DESCRIPTION OF THE TASK: The span to repeat in the listing below runs from the line containing "synth.avg_cell_area_sq_um: 6.67" to the line containing "drt-initial-drc-count: 351", inclusive. Repeat it exactly, and only it.

EXTRACTED INFORMATION:
■ ■ ■ ■

`config.mk`:
```
export PLATFORM = sky130hd
export DESIGN_NAME = sdr_regs
export DESIGN_NICKNAME = d
export VERILOG_FILES = /design/src/rtl/sdr_pkg.sv /design/src/rtl/sdr_decode.sv /design/src/rtl/sdr_regs.sv
export SDC_FILE = /design/constraint.sdc
export NUM_CORES = 1
export LEC_CHECK = 0
export ABC_AREA = 1
export BUFFER_PORTS_ARGS = -buffer_cell sky130_fd_sc_hd__buf_2
export CELL_PAD_IN_SITES_DETAIL_PLACEMENT = 1
export CELL_PAD_IN_SITES_GLOBAL_PLACEMENT = 2
export CORE_MARGIN = 2
export CORE_UTILIZATION = 28
export DETAILED_ROUTE_END_ITERATION = 10
export MAX_ROUTING_LAYER = met4
export PLACE_DENSITY = 0.84
export SKIP_LAST_GASP = 1
export SLEW_MARGIN = 20
export SYNTH_ARGS = -nofsm -noshare
export SYNTH_HDL_FRONTEND = slang
export SYNTH_HIERARCHICAL = 1
export SYNTH_SLANG_ARGS = --single-unit
```
`constraint.sdc`:
```
create_clock -name aclk -period 2.8 [get_ports aclk]
set_clock_uncertainty 0.1 [all_clocks]
set_input_delay 0.56 -clock aclk [delete_from_list [all_inputs] [get_ports aclk]]
set_output_delay 0.56 -clock aclk [all_outputs]
set_load 0.05 [all_outputs]
```
`src/rtl/sdr_pkg.sv`:
```
// Behaviour
// - The coast duration field (bits 12:9) selects one of sixteen times from 10 ms to 15 s.
// - The stationary field (bits 8:6) selects a back-EMF threshold from 50 mV to 1500 mV.
// - The hand-off field (bits 5:2) selects a speed from 2.5 % to 100 % of maximum.
// - The reversal current field (bits 1:0) selects 0.9375, 1.5625, 2.1875 or 3.125 A.
// - The reverse-drive word sits at offset 82h, resets to zero, bit 31 reserved, all else read/write.
// - Bits 30:27 select the first-order reverse acceleration, 0.01 Hz/s to 10000 Hz/s.
// - Bits 26:23 select the second-order reverse acceleration, 0.0 to 10000 Hz/s2.
// - Bits 22:20 select the active-brake bus current limit, 0.3125 A to 3.75 A, code 7 reserved.
// - Bits 19:10 hold the braking proportional gain, effective gain being value over 27.
// - Bits 9:0 hold the braking integral gain, effective gain being value over 29.
// - Reverse drive is enabled only while bit 27 of the speed-detect word is set.
// - The coast phase is applied only while bit 28 of the speed-detect word is set.
package sdr_pkg;

	// ----------------------------------------
	// Register map
	// ----------------------------------------
	// Printed offsets are word indices; byte address is four times them
	localparam logic [7:0]  IDX_ISD       = 8'h80;
	localparam logic [7:0]  IDX_REV       = 8'h82;
	localparam logic [9:0]  ADDR_ISD      = {IDX_ISD, 2'b00};
	localparam logic [9:0]  ADDR_REV      = {IDX_REV, 2'b00};
	localparam logic [31:0] RESET_ISD     = 32'h0000_0000;
	localparam logic [31:0] RESET_REV     = 32'h0000_0000;
	localparam logic [1:0]  RESP_OKAY     = 2'h0;
	localparam logic [1:0]  RESP_SLVERR   = 2'h2;

	// ----------------------------------------
	// Field positions
	// ----------------------------------------
	localparam int ISD_COAST_EN_BIT = 28;
	localparam int ISD_REV_EN_BIT   = 27;
	localparam int ISD_COAST_LSB    = 9;
	localparam int ISD_STAT_LSB     = 6;
	localparam int ISD_HOFF_LSB     = 2;
	localparam int ISD_RCUR_LSB     = 0;
	localparam int REV_RSVD_BIT     = 31;
	localparam int REV_A1_LSB       = 27;
	localparam int REV_A2_LSB       = 23;
	localparam int REV_BCUR_LSB     = 20;
	localparam int REV_KP_LSB       = 10;
	localparam int REV_KI_LSB       = 0;
	localparam logic [2:0] BCUR_RESERVED = 3'h7;

	// Gain scaling divisors
	localparam int KP_DIVISOR = 27;
	localparam int KI_DIVISOR = 29;

	typedef struct packed {
		logic       coast_enable;
		logic       reverse_drive_enable;
		logic [3:0] coast_duration;
		logic [2:0] stationary_bemf_threshold;
		logic [3:0] reverse_handoff_speed;
		logic [1:0] reversal_current_limit;
	} sdr_isd_s;

	typedef struct packed {
		logic [3:0] reverse_accel_first_order;
		logic [3:0] reverse_accel_second_order;
		logic [2:0] brake_current_limit;
		logic       brake_current_reserved;
		logic [9:0] braking_proportional_gain;
		logic [9:0] braking_integral_gain;
	} sdr_rev_s;

	typedef struct packed {
		logic [31:0] coast_duration_us;
		logic [15:0] stationary_bemf_mv;
		logic [9:0]  handoff_permille;
		logic [15:0] reversal_current_ma;
		logic [31:0] accel_first_mhz_s;
		logic [31:0] accel_second_mhz_s2;
		logic [15:0] brake_current_ma;
	} sdr_phys_s;

endpackage : sdr_pkg

```
`src/rtl/sdr_decode.sv`:
```
`timescale 1ns/1ps
`default_nettype none
module sdr_decode
	import sdr_pkg::*;
(
	input  wire logic [31:0] isd_word,
	input  wire logic [31:0] rev_word,
	output var  sdr_isd_s    isd,
	output var  sdr_rev_s    rev,
	output var  sdr_phys_s   phys
);

	// ----------------------------------------
	// Shared table for the two accel fields
	// ----------------------------------------
	// Values in mHz/s; code 0 of the second order reads as zero
	function automatic logic [31:0] accel_mhz(input logic [3:0] c,
	                                          input logic second);
		case (c)
			4'h0: accel_mhz = second ? 32'h0 : 32'd10;
			4'h1: accel_mhz = 32'd50;
			4'h2: accel_mhz = 32'd1000;
			4'h3: accel_mhz = 32'd2500;
			4'h4: accel_mhz = 32'd5000;
			4'h5: accel_mhz = 32'd10000;
			4'h6: accel_mhz = 32'd25000;
			4'h7: accel_mhz = 32'd50000;
			4'h8: accel_mhz = 32'd75000;
			4'h9: accel_mhz = 32'd100000;
			4'ha: accel_mhz = 32'd250000;
			4'hb: accel_mhz = 32'd500000;
			4'hc: accel_mhz = 32'd750000;
			4'hd: accel_mhz = 32'd1000000;
			4'he: accel_mhz = 32'd5000000;
			default: accel_mhz = 32'd10000000;
		endcase
	endfunction

	always_comb begin
		isd.coast_enable              = isd_word[ISD_COAST_EN_BIT];
		isd.reverse_drive_enable      = isd_word[ISD_REV_EN_BIT];
		isd.coast_duration            = isd_word[ISD_COAST_LSB +: 4];
		isd.stationary_bemf_threshold = isd_word[ISD_STAT_LSB +: 3];
		isd.reverse_handoff_speed     = isd_word[ISD_HOFF_LSB +: 4];
		isd.reversal_current_limit    = isd_word[ISD_RCUR_LSB +: 2];
		rev.reverse_accel_first_order  = rev_word[REV_A1_LSB +: 4];
		rev.reverse_accel_second_order = rev_word[REV_A2_LSB +: 4];
		rev.brake_current_limit        = rev_word[REV_BCUR_LSB +: 3];
		rev.brake_current_reserved     = (rev_word[REV_BCUR_LSB +: 3]
		                                  == BCUR_RESERVED);
		rev.braking_proportional_gain  = rev_word[REV_KP_LSB +: 10];
		rev.braking_integral_gain      = rev_word[REV_KI_LSB +: 10];
	end

	always_comb begin
		case (isd.coast_duration)
			4'h0: phys.coast_duration_us = 32'd10000;
			4'h1: phys.coast_duration_us = 32'd50000;
			4'h2: phys.coast_duration_us = 32'd100000;
			4'h3: phys.coast_duration_us = 32'd200000;
			4'h4: phys.coast_duration_us = 32'd300000;
			4'h5: phys.coast_duration_us = 32'd400000;
			4'h6: phys.coast_duration_us = 32'd500000;
			4'h7: phys.coast_duration_us = 32'd750000;
			4'h8: phys.coast_duration_us = 32'd1000000;
			4'h9: phys.coast_duration_us = 32'd2000000;
			4'ha: phys.coast_duration_us = 32'd3000000;
			4'hb: phys.coast_duration_us = 32'd4000000;
			4'hc: phys.coast_duration_us = 32'd5000000;
			4'hd: phys.coast_duration_us = 32'd7500000;
			4'he: phys.coast_duration_us = 32'd10000000;
			default: phys.coast_duration_us = 32'd15000000;
		endcase
		case (isd.stationary_bemf_threshold)
			3'h0: phys.stationary_bemf_mv = 16'd50;
			3'h1: phys.stationary_bemf_mv = 16'd75;
			3'h2: phys.stationary_bemf_mv = 16'd100;
			3'h3: phys.stationary_bemf_mv = 16'd250;
			3'h4: phys.stationary_bemf_mv = 16'd500;
			3'h5: phys.stationary_bemf_mv = 16'd750;
			3'h6: phys.stationary_bemf_mv = 16'd1000;
			default: phys.stationary_bemf_mv = 16'd1500;
		endcase
		case (isd.reverse_handoff_speed)
			4'h0: phys.handoff_permille = 10'd25;
			4'h1: phys.handoff_permille = 10'd50;
			4'h2: phys.handoff_permille = 10'd75;
			4'h3: phys.handoff_permille = 10'd100;
			4'h4: phys.handoff_permille = 10'd125;
			4'h5: phys.handoff_permille = 10'd150;
			4'h6: phys.handoff_permille = 10'd200;
			4'h7: phys.handoff_permille = 10'd250;
			4'h8: phys.handoff_permille = 10'd300;
			4'h9: phys.handoff_permille = 10'd400;
			4'ha: phys.handoff_permille = 10'd500;
			4'hb: phys.handoff_permille = 10'd600;
			4'hc: phys.handoff_permille = 10'd700;
			4'hd: phys.handoff_permille = 10'd800;
			4'he: phys.handoff_permille = 10'd900;
			default: phys.handoff_permille = 10'd1000;
		endcase
		case (isd.reversal_current_limit)
			2'h0: phys.reversal_current_ma = 16'd938;
			2'h1: phys.reversal_current_ma = 16'd1563;
			2'h2: phys.reversal_current_ma = 16'd2188;
			default: phys.reversal_current_ma = 16'd3125;
		endcase
		phys.accel_first_mhz_s   = accel_mhz(rev.reverse_accel_first_order,
		                                     1'b0);
		phys.accel_second_mhz_s2 = accel_mhz(rev.reverse_accel_second_order,
		                                     1'b1);
		case (rev.brake_current_limit)
			3'h0: phys.brake_current_ma = 16'd313;
			3'h1: phys.brake_current_ma = 16'd625;
			3'h2: phys.brake_current_ma = 16'd1250;
			3'h3: phys.brake_current_ma = 16'd1875;
			3'h4: phys.brake_current_ma = 16'd2500;
			3'h5: phys.brake_current_ma = 16'd3125;
			3'h6: phys.brake_current_ma = 16'd3750;
			default: phys.brake_current_ma = 16'h0;
		endcase
	end

endmodule // sdr_decode
`default_nettype wire

```
`src/rtl/sdr_regs.sv`:
```
`timescale 1ns/1ps
`default_nettype none
module sdr_regs
	import sdr_pkg::*;
(
	input  wire logic        aclk,
	input  wire logic        aresetn,
	input  wire logic        clk_en,
	input  wire logic [9:0]  s_axi_awaddr,
	input  wire logic [2:0]  s_axi_awprot,
	input  wire logic        s_axi_awvalid,
	output logic             s_axi_awready,
	input  wire logic [31:0] s_axi_wdata,
	input  wire logic [3:0]  s_axi_wstrb,
	input  wire logic        s_axi_wvalid,
	output logic             s_axi_wready,
	output logic [1:0]       s_axi_bresp,
	output logic             s_axi_bvalid,
	input  wire logic        s_axi_bready,
	input  wire logic [9:0]  s_axi_araddr,
	input  wire logic [2:0]  s_axi_arprot,
	input  wire logic        s_axi_arvalid,
	output logic             s_axi_arready,
	output logic [31:0]      s_axi_rdata,
	output logic [1:0]       s_axi_rresp,
	output logic             s_axi_rvalid,
	input  wire logic        s_axi_rready,
	output sdr_isd_s         isd_cfg,
	output sdr_rev_s         rev_cfg,
	output sdr_phys_s        phys_cfg,
	output logic             coast_active_en,
	output logic             reverse_drive_active_en,
	output logic             cfg_reserved_used
);

	// ----------------------------------------
	// Storage and write channel
	// ----------------------------------------
	logic [31:0] isd_reg;
	logic [31:0] rev_reg;
	logic [9:0]  waddr_reg;
	logic [1:0]  wr_hit;
	logic [1:0]  rd_hit;
	logic        aw_held_reg;
	logic [31:0] wdata_reg;
	logic [3:0]  wstrb_reg;
	logic        w_held_reg;
	logic        do_write;

	function automatic logic [31:0] merge(input logic [31:0] old_v,
	                                      input logic [31:0] new_v,
	                                      input logic [3:0]  strb);
		for (int i = 0; i < 4; i++)
			merge[i*8 +: 8] = strb[i] ? new_v[i*8 +: 8] : old_v[i*8 +: 8];
	endfunction

	// Word index decode; low address bits ignored, bit 1 set = REV word
	function automatic logic [1:0] reg_hit(input logic [9:0] a);
		reg_hit = {a[9:2] == IDX_REV, a[9:2] == IDX_ISD};
	endfunction

	assign wr_hit = reg_hit(waddr_reg);
	assign rd_hit = reg_hit(s_axi_araddr);

	// Address and data are taken in either order, then one write fires
	// Ready drops while frozen so no handshake is lost
	assign s_axi_awready = clk_en && !aw_held_reg && !s_axi_bvalid;
	assign s_axi_wready  = clk_en && !w_held_reg && !s_axi_bvalid;
	assign do_write      = aw_held_reg && w_held_reg && !s_axi_bvalid;

	always_ff @(posedge aclk) begin
		if (!aresetn) begin
			aw_held_reg <= 1'b0;
			w_held_reg  <= 1'b0;
			waddr_reg   <= 10'h0;
			wdata_reg   <= 32'h0;
			wstrb_reg   <= 4'h0;
		end else if (clk_en) begin
			if (s_axi_awvalid && s_axi_awready) begin
				aw_held_reg <= 1'b1;
				waddr_reg   <= s_axi_awaddr;
			end
			if (s_axi_wvalid && s_axi_wready) begin
				w_held_reg <= 1'b1;
				wdata_reg  <= s_axi_wdata;
				wstrb_reg  <= s_axi_wstrb;
			end
			if (do_write) begin
				aw_held_reg <= 1'b0;
				w_held_reg  <= 1'b0;
			end
		end
	end

	always_ff @(posedge aclk) begin
		if (!aresetn) begin
			s_axi_bvalid <= 1'b0;
			s_axi_bresp  <= RESP_OKAY;
		end else if (clk_en) begin
			if (do_write) begin
				s_axi_bvalid <= 1'b1;
				s_axi_bresp  <= (wr_hit != 2'b00) ? RESP_OKAY
				                                  : RESP_SLVERR;
			end else if (s_axi_bready) begin
				s_axi_bvalid <= 1'b0;
			end
		end
	end

	// ----------------------------------------
	// Register storage
	// ----------------------------------------
	// Same decode as the response, so an OKAY write always lands
	always_ff @(posedge aclk) begin
		if (!aresetn) begin
			isd_reg <= RESET_ISD;
			rev_reg <= RESET_REV;
		end else if (clk_en && do_write) begin
			if (wr_hit[0])
				isd_reg <= merge(isd_reg, wdata_reg, wstrb_reg);
			if (wr_hit[1])
				rev_reg <= merge(rev_reg, wdata_reg, wstrb_reg);
		end
	end

	// ----------------------------------------
	// Read channel
	// ----------------------------------------
	assign s_axi_arready = clk_en && !s_axi_rvalid;

	always_ff @(posedge aclk) begin
		if (!aresetn) begin
			s_axi_rvalid <= 1'b0;
			s_axi_rdata  <= 32'h0;
			s_axi_rresp  <= RESP_OKAY;
		end else if (clk_en) begin
			if (s_axi_arvalid && s_axi_arready) begin
				s_axi_rvalid <= 1'b1;
				s_axi_rresp  <= (rd_hit != 2'b00) ? RESP_OKAY
				                                  : RESP_SLVERR;
				s_axi_rdata  <= rd_hit[0] ? isd_reg :
				                rd_hit[1] ? rev_reg : 32'h0;
			end else if (s_axi_rready) begin
				s_axi_rvalid <= 1'b0;
			end
		end
	end

	// ----------------------------------------
	// Field decode and enables
	// ----------------------------------------
	sdr_decode u_decode (
		.isd_word (isd_reg),
		.rev_word (rev_reg),
		.isd      (isd_cfg),
		.rev      (rev_cfg),
		.phys     (phys_cfg)
	);

	assign coast_active_en         = isd_cfg.coast_enable;
	assign reverse_drive_active_en = isd_cfg.reverse_drive_enable;
	// flag misuse, behaviour stays as stored
	assign cfg_reserved_used = rev_cfg.brake_current_reserved |
	                           rev_reg[REV_RSVD_BIT];

endmodule // sdr_regs
`default_nettype wire

```
==> qor.yml, run 1 <==
outcome:
  status: "finished clean"
logic_synthesis:
  synth-seq-cells: 146
  synth_area_sq_um: 9030
  seq_area_frac_synth: 0.324
  syn_inst: 1354
  synth_xor_area_frac: 0.000970
  synthDistinctLibCells: 32
  ys_warn_count: 6
  synth_compound_area_frac: 0.104
  yosysTopAreaCell: "dfxtp_1"
  synth_edf_count: 0
  synth_fa_ha_area_frac: 0.0499
  ys_top_cells_by_area: "dfxtp_1, nand2_1, nand3_1, buf_4, nor2_1"
  synth-simple-area-share: 0.333
  ys.flop_type: "dfxtp_1"
  synth_mux_area_frac: 0
  synth.avg_cell_area_sq_um: 6.67
  synthArstFlopShare: 0
  synth_top_family_by_area: "simple AND/OR/NAND/NOR gates"
  synth_top_cell_area_share: 0.324
floorplan:
  fp.coreArea_sq_um: 31600
  die_x_um: 184
  die_h_um: 184
  boundaryPins: 315
  rows: 65
  die_area_sq_um: 33700
  start_util: 0.285
clocking:
  cts_resized: 0
  cts_tree: "built"
  clockBufferDepth: 2
  clk_latency_ns: 0.42
  numCtsBuffers: 17
  clk_pin_slew_ns: 0.07
  cts_hold_buf: 0
  root_buffer: "clkbuf_16"
  h-tree-depth: 4
  cts_setup_buffers: 0
  clock-sinks: 146
sta:
  clock.fmax_mhz: 382
  hold_violations: 0
  setup_viol: 0
  worstMarginPinSlew_ns: 0.643
  drv_slew: 0
  layout_min_cycle_time_ns: 2.62
  period_share: 0.936
  setup-tns-final_ns: 0
  slew_headroom: 0.571
  rsz0062_at_grt: "no"
global_route:
  antenna_found_initial: 8
  grt_pass1_vias: 8369
  grt_usage: 0.172
  grt_pass1_wl_um: 45300
  grt_remaining_overflow: 0
  grt_max_degree: 147
setup_path:
  path_cells: "inv_2 -> nand2_1 -> nand2_1 -> a21oi_1 -> buf_2"
  max_stage_delay_ns: 0.67
  worstSetupPathType: "reg2out"
  crit_path_end_kind: "output port"
  cp_slowest_cell: "dfxtp_1"
  crit_fanout: 16
  start_kind: "flip-flop"
  critical_path.most_common_cell: "nand2_1"
  required_ns: 2.14
  critPathBufInv: 2
  cp.arrival_ns: 1.96
  path_delay_family: "flip-flops"
route:
  drc: 0
  drt-total-wl_um: 28500
  vias: 8701
  dr.pass1.iters: 5
  final_antenna_net_count: 0
  drt-initial-drc-count: 351
  detail_route.wl_per_cell_um: 14.6
  viasPerCell: 4.47
pwr:
  pwr_density_cell_nw_per_um2: 492
  total_power_mw: 5.25
  leakagePower_nw: 5.54
  irDropWorstVdd_mv: 0.278
placement:
  portBuffers: 256
  dpl.hpwl_um: 21100
  routabilityCongestion: 0.821
hold_path:
  hp-class: "in2reg"
cells_and_area:
  drive_gt1_frac: 0.226
  nNetsFinal: 1632
  n_fill_cell: 4146
  area.growth.synth_to_final_pct: 18.1
run:
  drv_cap: 0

■ ■ ■ ■

EXERCISE RESULT:
  synth.avg_cell_area_sq_um: 6.67
  synthArstFlopShare: 0
  synth_top_family_by_area: "simple AND/OR/NAND/NOR gates"
  synth_top_cell_area_share: 0.324
floorplan:
  fp.coreArea_sq_um: 31600
  die_x_um: 184
  die_h_um: 184
  boundaryPins: 315
  rows: 65
  die_area_sq_um: 33700
  start_util: 0.285
clocking:
  cts_resized: 0
  cts_tree: "built"
  clockBufferDepth: 2
  clk_latency_ns: 0.42
  numCtsBuffers: 17
  clk_pin_slew_ns: 0.07
  cts_hold_buf: 0
  root_buffer: "clkbuf_16"
  h-tree-depth: 4
  cts_setup_buffers: 0
  clock-sinks: 146
sta:
  clock.fmax_mhz: 382
  hold_violations: 0
  setup_viol: 0
  worstMarginPinSlew_ns: 0.643
  drv_slew: 0
  layout_min_cycle_time_ns: 2.62
  period_share: 0.936
  setup-tns-final_ns: 0
  slew_headroom: 0.571
  rsz0062_at_grt: "no"
global_route:
  antenna_found_initial: 8
  grt_pass1_vias: 8369
  grt_usage: 0.172
  grt_pass1_wl_um: 45300
  grt_remaining_overflow: 0
  grt_max_degree: 147
setup_path:
  path_cells: "inv_2 -> nand2_1 -> nand2_1 -> a21oi_1 -> buf_2"
  max_stage_delay_ns: 0.67
  worstSetupPathType: "reg2out"
  crit_path_end_kind: "output port"
  cp_slowest_cell: "dfxtp_1"
  crit_fanout: 16
  start_kind: "flip-flop"
  critical_path.most_common_cell: "nand2_1"
  required_ns: 2.14
  critPathBufInv: 2
  cp.arrival_ns: 1.96
  path_delay_family: "flip-flops"
route:
  drc: 0
  drt-total-wl_um: 28500
  vias: 8701
  dr.pass1.iters: 5
  final_antenna_net_count: 0
  drt-initial-drc-count: 351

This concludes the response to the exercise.